O governador Eduardo Leite voltou a manifestar apoio ao Projeto Natureza, da CMPC, previsto para Barra do Ribeiro, durante reunião realizada nesta segunda-feira, 25 de maio, com representantes da empresa no Palácio Piratini.
O encontro ocorreu em meio às discussões envolvendo a ação civil pública ajuizada pelo Ministério Público Federal (MPF), que questiona aspectos do processo de licenciamento ambiental do empreendimento. Participaram da reunião o diretor-geral da CMPC no Brasil, Antônio Lacerda, além do vice-governador Gabriel Souza, secretários estaduais e representantes da Procuradoria-Geral do Estado.
Conforme divulgado pelo Governo do Estado, a reunião teve como objetivo acompanhar os desdobramentos jurídicos e técnicos relacionados ao licenciamento conduzido pela Fundação Estadual de Proteção Ambiental (Fepam).
Durante manifestação pública divulgada em vídeo nas redes sociais na noite de segunda-feira, Eduardo Leite afirmou que o governo estadual segue trabalhando para garantir as condições necessárias à concretização do investimento de aproximadamente R$ 27 bilhões, considerado o maior aporte privado já anunciado no Rio Grande do Sul.
Segundo o governador, os órgãos ambientais e técnicos do Estado vêm atuando “com muita responsabilidade” no processo de licenciamento, incluindo as análises relacionadas às comunidades indígenas e demais critérios ambientais exigidos pela legislação.
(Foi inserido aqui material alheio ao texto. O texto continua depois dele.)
**src/rtl/sbc_mode_defines.svh**
```systemverilog
/*
  Constants of the operating-mode sequencer: mode codes, delays, frame width.
  Assumes a 200 MHz core clock; times are in microseconds.
*/
// Function
// - Exactly six modes: Init, Normal, Stop, Sleep, Restart, Fail-Safe.
// - Init at power-up and after a soft reset.
// - Stop mode keeps the main regulator output on.
// - Sleep mode switches the main regulator output off.
// - Wake in Sleep/Fail-Safe or failure enters Restart and resets the MCU.
// - Restart goes to Normal after release delay once failure cleared.
// - Critical failure may enter Fail-Safe with regulator output off.
// - Fail-Safe holds until a wake event or overtemperature ends.
// - Development mode halts the watchdog counter.
// - Strap low during Init selects development mode, stored at power-on.
// - Development mode still reaches all six modes.
// - Configuration exchanged in 16-bit SPI frames.
// - Mode changes requested through the mode field of mode control.
// - Mode field cleared when passing through Restart.
// - Init begins once supply passes the power-on rise threshold.
// - Entering Init starts watchdog with long open window.
// - Failure behaviour configuration latched from interrupt/config strap.
// - Any SPI frame in Init moves to Normal.
// - No trigger within long open window in Init: failure, Restart.
// - Strap configuration stored at rising edge of reset output.
`ifndef SBC_MODE_DEFINES_SVH
`define SBC_MODE_DEFINES_SVH
`define FRAME_BITS 16
`define MODE_LSB 14
`define MODE_FIELD_NORMAL 2'h0
`define MODE_FIELD_SLEEP 2'h1
`define MODE_FIELD_STOP 2'h2
`define MODE_FIELD_RESET 2'h3
`define CLK_MHZ 200
`define RESTART_RELEASE_DELAY_US 10
`define RESTART_RELEASE_CYCLES (`RESTART_RELEASE_DELAY_US * `CLK_MHZ)
`define LONG_OPEN_WINDOW_TIME_US 200000
`define LONG_OPEN_WINDOW_CYCLES (`LONG_OPEN_WINDOW_TIME_US * `CLK_MHZ)
`define RESET_MODE_FIELD 2'h0
`endif

```
**src/rtl/sbc_mode_pkg.sv**
```systemverilog
/*
  Types shared by the mode sequencer. Assumes the defines header alongside.
*/
package sbc_mode_pkg;
  typedef enum logic [5:0] {
    ST_INIT     = 6'b000001,
    ST_NORMAL   = 6'b000010,
    ST_STOP     = 6'b000100,
    ST_SLEEP    = 6'b001000,
    ST_RESTART  = 6'b010000,
    ST_FAILSAFE = 6'b100000
  } sbc_mode_e;
endpackage

```
**src/rtl/sbc_pin_sync_if.sv**
```systemverilog
/*
  Carrier between the top module and its pin synchroniser.
  Assumes one clock shared by both ends.
*/
`timescale 1ns/1ps
interface sbc_pin_sync_if #(parameter int W = 8);
  logic [W-1:0] raw;
  logic [W-1:0] synced;
  modport sync (input raw, output synced);
  modport user (output raw, input synced);
endinterface // sbc_pin_sync_if

```
**src/rtl/sbc_mode_state_machine.sv**
```systemverilog
/*
  Operating-mode sequencer of the supply chip: six modes, MCU reset output,
  regulator enable, watchdog window, straps and a 16-bit SPI frame port.
  Assumes an SPI front end delivering whole frames as one-cycle strobes on
  CORE_CLK, and analogue monitors delivering levels from other domains.
*/
`timescale 1ns/1ps
`include "sbc_mode_defines.svh"
module sbc_mode_state_machine
  import sbc_mode_pkg::*;
#(
  parameter int RELEASE_CYCLES = `RESTART_RELEASE_CYCLES,
  parameter int LONG_WINDOW_CYCLES = `LONG_OPEN_WINDOW_CYCLES
) (
  input wire logic CORE_CLK, // 200 MHz core clock
  input wire logic RESETN, // Power-on reset, low active
  input wire logic [`FRAME_BITS-1:0] FRAME_DATA, // Received SPI frame
  input wire logic FRAME_VALID, // Frame strobe, one cycle
  input wire logic FRAME_MODE_WR, // Frame writes mode control
  input wire logic WD_TRIGGER, // Watchdog served, one cycle
  input wire logic SOFT_RESET, // Soft reset request, one cycle
  input wire logic WAKE_EVENT, // Wake from CAN, LIN or wake pin (pin)
  input wire logic REG_UNDERVOLT, // Main regulator undervoltage (pin)
  input wire logic REG_OVERVOLT, // Main regulator overvoltage (pin)
  input wire logic OVERTEMP, // Overtemperature present (pin)
  input wire logic FAIL3_DEVMODE_STRAP_PIN, // Strap pin, low selects devmode
  input wire logic INT_CFG_STRAP_PIN, // Interrupt/config strap pin
  output logic MCU_RESET_OUTPUT_N, // Reset to MCU, low active
  output logic MAIN_REGULATOR_OUTPUT_EN, // Main regulator enable
  output logic [5:0] MODE_STATE, // One-hot active mode
  output logic [1:0] MODE_FIELD, // Mode field read-back
  output logic DEV_MODE, // Development mode stored
  output logic CFG_STRAP, // Failure-behaviour strap stored
  output logic WD_FAIL, // Watchdog failure flag, sticky until power-on reset
  output logic WD_RUNNING // Watchdog counter running
);

  //////////////////////////////////////////////////////////////////////////////
  // Pin synchronisation

  localparam int NPINS = 6;
  sbc_pin_sync_if #(.W(NPINS)) pins_if ();
  // Dev strap enters inverted: the flops reset to 0, which must mean normal
  // operation, else a false development selection appears after reset.
  assign pins_if.raw = {INT_CFG_STRAP_PIN, !FAIL3_DEVMODE_STRAP_PIN, OVERTEMP,
                        REG_OVERVOLT, REG_UNDERVOLT, WAKE_EVENT};
  sbc_pin_sync #(.W(NPINS)) u_sync (
    .clk(CORE_CLK),
    .rst_n(RESETN),
    .pins(pins_if.sync)
  );
  wire wake_s = pins_if.synced[0];
  wire uv_s = pins_if.synced[1];
  wire ov_s = pins_if.synced[2];
  wire ot_s = pins_if.synced[3];
  wire devstrap_s = pins_if.synced[4];
  wire cfgstrap_s = pins_if.synced[5];

  //////////////////////////////////////////////////////////////////////////////
  // State and counters

  sbc_mode_e state_q, state_d;
  logic [1:0] mode_q, mode_d;
  logic [31:0] rel_cnt_q, rel_cnt_d;
  logic [31:0] wd_cnt_q, wd_cnt_d;
  logic dev_q, dev_d;
  logic cfg_q, cfg_d;
  logic wdf_q, wdf_d;
  logic wdf_count_q, wdf_count_d;
  logic rst_out_q, rst_out_d;
  logic pwr_up_q;
  logic fs_ot_q, fs_ot_d;

  // Frame decode
  wire [1:0] req_mode = FRAME_DATA[`MODE_LSB+1:`MODE_LSB];
  wire mode_wr = FRAME_VALID && FRAME_MODE_WR;
  wire req_legal = (req_mode == `MODE_FIELD_NORMAL) || (req_mode == `MODE_FIELD_SLEEP) ||
                   (req_mode == `MODE_FIELD_STOP) || (req_mode == `MODE_FIELD_RESET);

  // Watchdog: halted in development mode and outside Init
  wire wd_active = !dev_q && (state_q == ST_INIT);
  wire wd_expire = wd_active && !WD_TRIGGER &&
                   (wd_cnt_q == 32'(LONG_WINDOW_CYCLES - 1));
  wire critical = wd_expire || uv_s;
  // With no pull-up strap, undervoltage or a repeated watchdog failure goes to
  // Fail-Safe; the first watchdog failure, held in wdf_count_q, goes to Restart.
  wire to_failsafe = critical && !cfg_q && (wdf_count_q || uv_s);
  wire rel_done = (rel_cnt_q == 32'(RELEASE_CYCLES - 1));

  //////////////////////////////////////////////////////////////////////////////
  // Next-state logic

  always_comb begin
    state_d = state_q;
    mode_d = mode_q;
    rel_cnt_d = 32'h0;
    wd_cnt_d = 32'h0;
    dev_d = dev_q;
    cfg_d = cfg_q;
    wdf_d = wdf_q;
    wdf_count_d = wdf_count_q;
    rst_out_d = rst_out_q;
    fs_ot_d = fs_ot_q;
    if (wd_active && !WD_TRIGGER) begin
      wd_cnt_d = wd_cnt_q + 32'h1;
    end
    unique case (state_q)
      ST_INIT: begin
        if (pwr_up_q) begin
          dev_d = devstrap_s;
        end
        if (wd_expire) begin
          wdf_d = 1'b1;
          wdf_count_d = 1'b1;
          state_d = to_failsafe ? ST_FAILSAFE : ST_RESTART;
          rst_out_d = 1'b0;
        end else if (FRAME_VALID) begin
          state_d = ST_NORMAL;
          rst_out_d = 1'b1;
        end
      end
      ST_NORMAL, ST_STOP: begin
        if (critical) begin
          state_d = to_failsafe ? ST_FAILSAFE : ST_RESTART;
          rst_out_d = 1'b0;
        end else if (mode_wr && req_legal) begin
          mode_d = req_mode;
          unique case (req_mode)
            `MODE_FIELD_SLEEP: state_d = ST_SLEEP;
            `MODE_FIELD_STOP: state_d = ST_STOP;
            `MODE_FIELD_RESET: begin
              state_d = ST_INIT;
              wd_cnt_d = 32'h0;
            end
            default: state_d = ST_NORMAL;
          endcase
        end
      end
      ST_SLEEP: begin
        if (wake_s) begin
          state_d = ST_RESTART;
          rst_out_d = 1'b0;
        end
      end
      ST_RESTART: begin
        mode_d = `RESET_MODE_FIELD;
        rst_out_d = 1'b0;
        if (!critical && !uv_s) begin
          rel_cnt_d = rel_done ? rel_cnt_q : rel_cnt_q + 32'h1;
          if (rel_done) begin
            state_d = ST_NORMAL;
            rst_out_d = 1'b1;
            if (!pwr_up_q) begin
              cfg_d = cfg_q;
            end
          end
        end
      end
      ST_FAILSAFE: begin
        if (ot_s) begin
          fs_ot_d = 1'b1;
        end
        if (wake_s || (fs_ot_q && !ot_s)) begin
          state_d = ST_RESTART;
          fs_ot_d = 1'b0;
        end
      end
    endcase
    // Strap configuration follows the first release of the reset output
    if (pwr_up_q && !rst_out_q && rst_out_d) begin
      cfg_d = cfgstrap_s;
    end
  end

  //////////////////////////////////////////////////////////////////////////////
  // Registers

  always_ff @(posedge CORE_CLK or negedge RESETN) begin
    if (!RESETN) begin
      state_q <= ST_INIT;
      mode_q <= `RESET_MODE_FIELD;
      rel_cnt_q <= 32'h0;
      wd_cnt_q <= 32'h0;
      dev_q <= 1'b0;
      cfg_q <= 1'b0;
      wdf_q <= 1'b0;
      wdf_count_q <= 1'b0;
      rst_out_q <= 1'b0;
      fs_ot_q <= 1'b0;
    end else if (SOFT_RESET) begin
      state_q <= ST_INIT;
      mode_q <= `RESET_MODE_FIELD;
      rel_cnt_q <= 32'h0;
      wd_cnt_q <= 32'h0;
      dev_q <= dev_q;
      cfg_q <= cfg_q;
      wdf_q <= wdf_q;
      wdf_count_q <= wdf_count_q;
      rst_out_q <= rst_out_q;
      fs_ot_q <= 1'b0;
    end else begin
      state_q <= state_d;
      mode_q <= mode_d;
      rel_cnt_q <= rel_cnt_d;
      wd_cnt_q <= wd_cnt_d;
      dev_q <= dev_d;
      cfg_q <= cfg_d;
      wdf_q <= wdf_d;
      wdf_count_q <= wdf_count_d;
      rst_out_q <= rst_out_d;
      fs_ot_q <= fs_ot_d;
    end
  end

  // Power-on phase: straps are captured until the reset output first rises
  always_ff @(posedge CORE_CLK or negedge RESETN) begin
    if (!RESETN) begin
      pwr_up_q <= 1'b1;
    end else if (rst_out_q) begin
      pwr_up_q <= 1'b0;
    end
  end

  // Reset output: held low after power-on until Init releases it
  logic init_rel_q;
  always_ff @(posedge CORE_CLK or negedge RESETN) begin
    if (!RESETN) begin
      init_rel_q <= 1'b0;
    end else begin
      init_rel_q <= 1'b1;
    end
  end

  //////////////////////////////////////////////////////////////////////////////
  // Outputs

  logic reg_en_q;
  always_ff @(posedge CORE_CLK or negedge RESETN) begin
    if (!RESETN) begin
      reg_en_q <= 1'b1;
    end else begin
      // Off only in Sleep and Fail-Safe; Stop keeps it on
      reg_en_q <= !(state_d == ST_SLEEP || state_d == ST_FAILSAFE);
    end
  end

  assign MCU_RESET_OUTPUT_N = rst_out_q || (init_rel_q && state_q == ST_INIT);
  assign MAIN_REGULATOR_OUTPUT_EN = reg_en_q;
  assign MODE_STATE = state_q;
  assign MODE_FIELD = mode_q;
  assign DEV_MODE = dev_q;
  assign CFG_STRAP = cfg_q;
  assign WD_FAIL = wdf_q;
  assign WD_RUNNING = wd_active;

  wire unused_ov = ov_s;
endmodule // sbc_mode_state_machine

```
**src/rtl/sbc_pin_sync.sv**
```systemverilog
/*
  Two-flop synchroniser for every asynchronous pin of the sequencer.
  Assumes the pins are slow levels; pulses shorter than one clock may vanish.
*/
`timescale 1ns/1ps
module sbc_pin_sync #(
  parameter int W = 8
) (
  input wire logic clk, // Core clock
  input wire logic rst_n, // Async reset, low active
  sbc_pin_sync_if.sync pins // Raw in, synced out
);
  logic [W-1:0] meta_q;
  logic [W-1:0] sync_q;
  always_ff @(posedge clk or negedge rst_n) begin
    if (!rst_n) begin
      meta_q <= '0;
      sync_q <= '0;
    end else begin
      meta_q <= pins.raw;
      sync_q <= meta_q;
    end
  end
  assign pins.synced = sync_q;
endmodule // sbc_pin_sync

```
Leite também comentou os questionamentos apresentados pelo MPF. De acordo com ele, o governo entende que há uma interpretação divergente da legislação por parte de um procurador da República, especialmente no que se refere à ampliação de estudos e consultas a comunidades indígenas sem impacto direto comprovado pelo empreendimento.
“O nosso governo trabalhou muito para viabilizar todas as condições para que este investimento fosse anunciado”, afirmou o governador. “O Estado, com seus órgãos, vai demonstrar isso no rigor técnico, no cumprimento da legislação, e eu tenho absoluta confiança de que nós vamos garantir para o Rio Grande do Sul este investimento tão importante para todos os gaúchos”, declarou.
O chefe do Executivo estadual também destacou os impactos econômicos esperados com a instalação da nova planta industrial, principalmente para a Metade Sul do Estado, região que deverá concentrar parte significativa dos efeitos econômicos do empreendimento.
A Procuradoria-Geral do Estado acompanha o caso junto à Justiça Federal e orientou a Fepam a manter o andamento das análises técnicas do licenciamento, uma vez que, até o momento, não há decisão judicial determinando a suspensão do processo.